Employees who escaped last month's siege told The New York Times their captors were adamant about re-starting the desert processing plant and using the volatile fuel in the system to blow up the entire plant and create a fireball that would kill everyone in the complex.
"They pushed me very hard to restart the plant," said plant executive Lotfi Benadouda. "Their objective was to move the hostages to the plant. They wanted to get to the factory with the hostages, and explode it."
Benadouda was senior enough to be considered the man in charge of the plant by the militants, The Times said. He and his colleagues did their best to stall the invaders in early hours of what became a siege that lasted nearly a week.

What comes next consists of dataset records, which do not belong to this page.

From an optimization exercise on the open Yosys and OpenROAD flow, aimed at small area, a short achievable clock period and few clock cycles; shortcuts taken in it are not production practice. Only simulation tests tie the RTL to the original design; equivalence was not proved. No activity file was given, so power comes from the tool's default toggle rates.

==> inputs of xenon <==
==> flow/design.v (excerpt) <==
module st2play_fx (
    input             clk,
    input             rst_n,
    input             cmd_valid,
    output            cmd_ready,
    input      [3:0]  cmd_op,
    input      [1:0]  cmd_ch,
    input      [31:0] cmd_arg,
    output reg        out_valid,
    output reg [31:0] out_data
);
Settings: LEC_CHECK=0, CAP_MARGIN=20, CORE_MARGIN=2, CORE_UTILIZATION=40, SLEW_MARGIN=20; clock period 14.0 ns.
standard.sh (not shown) runs the stock make flow with config.mk's settings and CLKGATE_MAP_FILE= SYNTH_SCRIPT=/design/flow/synth_recipe.tcl, a recipe that flattens the netlist after the stock synthesis.
==> flow/flow/run.sh <==
#!/bin/bash
set -euo pipefail
cd "$(dirname "$0")/.."
bash standard.sh SETUP_SLACK_MARGIN=9 finish > flow_make.log 2>&1
==> quartz (differences from xenon) <==
--- a/flow/design.v
+++ b/flow/design.v
@@ -19,39 +19,38 @@
     reg [2:0]  st;
     reg [2:0]  cnt;
     reg [1:0]  dch;
     reg [4:0]  dn0;
     reg [3:0]  dhi;
     reg [15:0] d;
     reg [17:0] d3;
-    reg [4:0]  dlen;
     reg        dzero;
     reg [15:0] r;
     reg [15:0] z;
     reg [7:0]  tlo;
     wire [3:0] k  = (m == 2'd2) ? 4'd0 : (m == 2'd1) ? param[7:4] : param[3:0];
     wire [4:0] n0 = {1'b0, note[3:0]} + {1'b0, k};
-    reg  [4:0] c2len;
-    integer i;
-    always @(*) begin
-        c2len = 5'd0;
-        for (i = 0; i < 16; i = i + 1)
-            if (c2[i]) c2len = i[4:0] + 5'd1;
-    end
     wire [14:0] p0;
     wire [1:0]  wrap;
     wire [8:0]  lfo_unused;
     st2fx_tables u_tab (
         .n0       (dn0),
         .lfo_idx  (6'd0),
         .p0       (p0),
         .wrap     (wrap),
         .lfo      (lfo_unused)
     );
     wire [14:0] p0w   = p0 >> wrap;
+    reg  [4:0] dlen;
+    integer i;
+    always @(*) begin
+        dlen = 5'd0;
+        for (i = 0; i < 16; i = i + 1)
+            if (d[i]) dlen = i[4:0] + 5'd1;
+    end
     wire [4:0]  p0len = (dn0 == 5'd0 || dn0 == 5'd12 || dn0 == 5'd24) ? 5'd15 : 5'd14;
     wire        short = ({2'd0, dhi} + {4'd0, wrap} + {1'b0, dlen} + 6'd1) >= {1'b0, p0len};
     wire [14:0] tv    = p0w >> dhi;
     wire [19:0] T     = {tv, 5'd0} + {5'd0, tv};
     function [17:0] r4step;    
         input [15:0] rr;
         input [1:0]  b;
@@ -96,17 +95,17 @@
         S_ITERL: cnt_nx = cnt - 3'd1;
         default: ;
         endcase
         if (commit) st_nx = S_IDLE;
         if (start) st_nx = S_PREP1;
     end
     wire dzero_nx = start ? (c2 == 16'd0) : dzero;
-    assign commit_in1 = (st_nx == S_ITERL && cnt_nx == 3'd1) || (st_nx == S_PREP1 && dzero_nx);
-    assign commit_in2 = (st_nx == S_ITERL && cnt_nx == 3'd2);
-    assign free_in1   = (st_nx == S_IDLE) || commit_in1;
+    assign commit_in1 = (st == S_ITERL && cnt == 3'd2) || (start && c2 == 16'd0);
+    assign commit_in2 = (st == S_ITERL && cnt == 3'd3);
+    assign free_in1   = ((st == S_IDLE || commit) && !start) || commit_in1;
     always @(posedge clk) begin
         if (rst) begin
             st    <= S_IDLE;
             cnt   <= 3'd0;
             dzero <= 1'b0;
         end else begin
             st    <= st_nx;
@@ -116,15 +115,14 @@
     end
     always @(posedge clk) begin
         if (start) begin
             dch  <= ch_in;
             dn0  <= n0;
             dhi  <= note[7:4];
             d    <= c2;
-            dlen <= c2len;
         end
         case (st)
         S_PREP1: begin
             d3 <= {2'd0, d} + {1'b0, d, 1'b0};
             if (short) begin
                 r <= {4'd0, T[19:8]};
                 z <= {T[7:0], 8'd0};
@@ -388,20 +386,21 @@
     reg [15:0] c2spd      [0:3];
     reg [6:0]  gvol;
     reg        rdy;
     reg        cr_v;
     reg        cr_tick, cr_row, cr_note, cr_per, cr_vol, cr_gvol, cr_get;
     reg [1:0]  cr_ch;
     reg [31:0] cr_arg;
-    reg [3:0]  get_ok, wr_ok;
+    reg        get_ok;
+    reg [3:0]  wr_ok;
     reg        tick_ok, gvol_ok;
     assign cmd_ready = rdy;
     wire cr_wr   = cr_row | cr_note | cr_per | cr_vol;
     wire cr_ok   = ~(cr_tick & ~tick_ok) & ~(cr_gvol & ~gvol_ok) &
-                   ~(cr_get & ~get_ok[cr_ch]) & ~(cr_wr & ~wr_ok[cr_ch]);
+                   ~(cr_get & ~get_ok) & ~(cr_wr & ~wr_ok[cr_ch]);
     wire ex      = cr_v & cr_ok;
     wire tick_ex = ex & cr_tick;
     wire row_ex  = ex & cr_row;
     wire note_ex = ex & cr_note;
     wire per_ex  = ex & cr_per;
     wire vol_ex  = ex & cr_vol;
     wire gvol_ex = ex & cr_gvol;
@@ -553,32 +552,32 @@
         end
         for (c = 0; c < 4; c = c + 1)
             wr_ok_nx[c] = ~pend_nx[c] & ~dpend_nx[c] &
                           ~(qv_nx[0] && q_ch[0] == c) & ~(qv_nx[1] && q_ch[1] == c) &
                           ~(qv_nx[2] && q_ch[2] == c) & ~(qv_nx[3] && q_ch[3] == c) &
                           ~(get_ex && cr_ch == c);
     end
-    wire [3:0] get_ok_nx  = {4{~(&qv_nx)}};
+    wire       get_ok_nx  = ~(&qv_nx);
     wire       tick_ok_nx = ~a_v_nx & ~(|arp_todo_nx) & dv_free1;
     wire       gvol_ok_nx = ~(|pend_nx);
     wire       crv_nx = rdy ? cmd_valid : cr_v;
     wire [3:0] op_nx  = cmd_op;
     wire [1:0] ch_nx  = rdy ? cmd_ch : cr_ch;
     reg        okin_nx;
     always @(*) begin
         case (op_nx)
         OP_TICK:     okin_nx = tick_ok_nx;
         OP_SET_GVOL: okin_nx = gvol_ok_nx;
-        OP_GET:      okin_nx = get_ok_nx[ch_nx];
+        OP_GET:      okin_nx = get_ok_nx;
         OP_ROW, OP_SET_NOTE, OP_SET_PERIOD, OP_SET_VOL: okin_nx = wr_ok_nx[ch_nx];
         default:     okin_nx = 1'b1;
         endcase
     end
     wire okcr_nx = ~(cr_tick & ~tick_ok_nx) & ~(cr_gvol & ~gvol_ok_nx) &
-                   ~(cr_get & ~get_ok_nx[cr_ch]) & ~(cr_wr & ~wr_ok_nx[cr_ch]);
+                   ~(cr_get & ~get_ok_nx) & ~(cr_wr & ~wr_ok_nx[cr_ch]);
     wire ok_nx = rdy ? okin_nx : okcr_nx;
     wire [3:0] rw_cmd   = cr_arg[3:0];
     wire [7:0] rw_par   = cr_arg[15:8];
     wire       rw_trem  = (rw_cmd == C_TREMOR);
     wire       rw_vib   = (rw_cmd == C_VIBRATO) || (rw_cmd == C_VS_VIB);
     wire [3:0] rw_trc   = tr_ctr[cr_ch];
     wire       rw_trs   = tr_state[cr_ch];
@@ -600,15 +599,15 @@
                 tr_ctr[j]     <= 4'd0;
                 tr_state[j]   <= 1'b0;
                 last_note[j]  <= 8'd0;
                 c2spd[j]      <= 16'd8448;
             end
             gvol     <= 7'd64;
             cr_v     <= 1'b0;
-            get_ok   <= 4'hF;
+            get_ok   <= 1'b1;
             wr_ok    <= 4'hF;
             tick_ok  <= 1'b1;
             gvol_ok  <= 1'b1;
             a_v      <= 1'b0;
             a_ch     <= 2'd0;
             b_v      <= 1'b0;
             pend     <= 4'd0;
==> notes <==
Against quartz, the combinational power of xenon is smaller by about 8%. Between quartz and xenon, the lower register-to-register slack is in quartz (gap 0.15 ns). In quartz the first-iteration DRC count is lower than in xenon, by 2.1%. Between quartz and xenon, the lower clock power is in xenon (gap about 3%, measured against xenon).
Testbench counts of xenon, summed over its fixed seeds: cycles 10,383.
Testbench counts of quartz, summed over its fixed seeds: cycles 10,383.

"We gave them vehicles and food, but we didn't restart the plant," Mr. Benadouda said.
The Times said the takeover was ended by Algerian forces when the militants loaded all of the foreign hostages into five trucks wired with explosives. New information from Algerian officials indicated at least three of the trucks were blown up by the militants, not by inadvertent fire from the Algerian troops.
Nearly 40 foreign hostages and 29 kidnappers were killed in the assault along with an unspecified number of Algerians.
The odds of the militants actually blowing up the plant were debatable. Witnesses indicated the attackers were not entirely sure how the plant was laid out, and industry experts said it would be difficult to ignite escaping gas unless it was inside a closed space where it would not dissipate.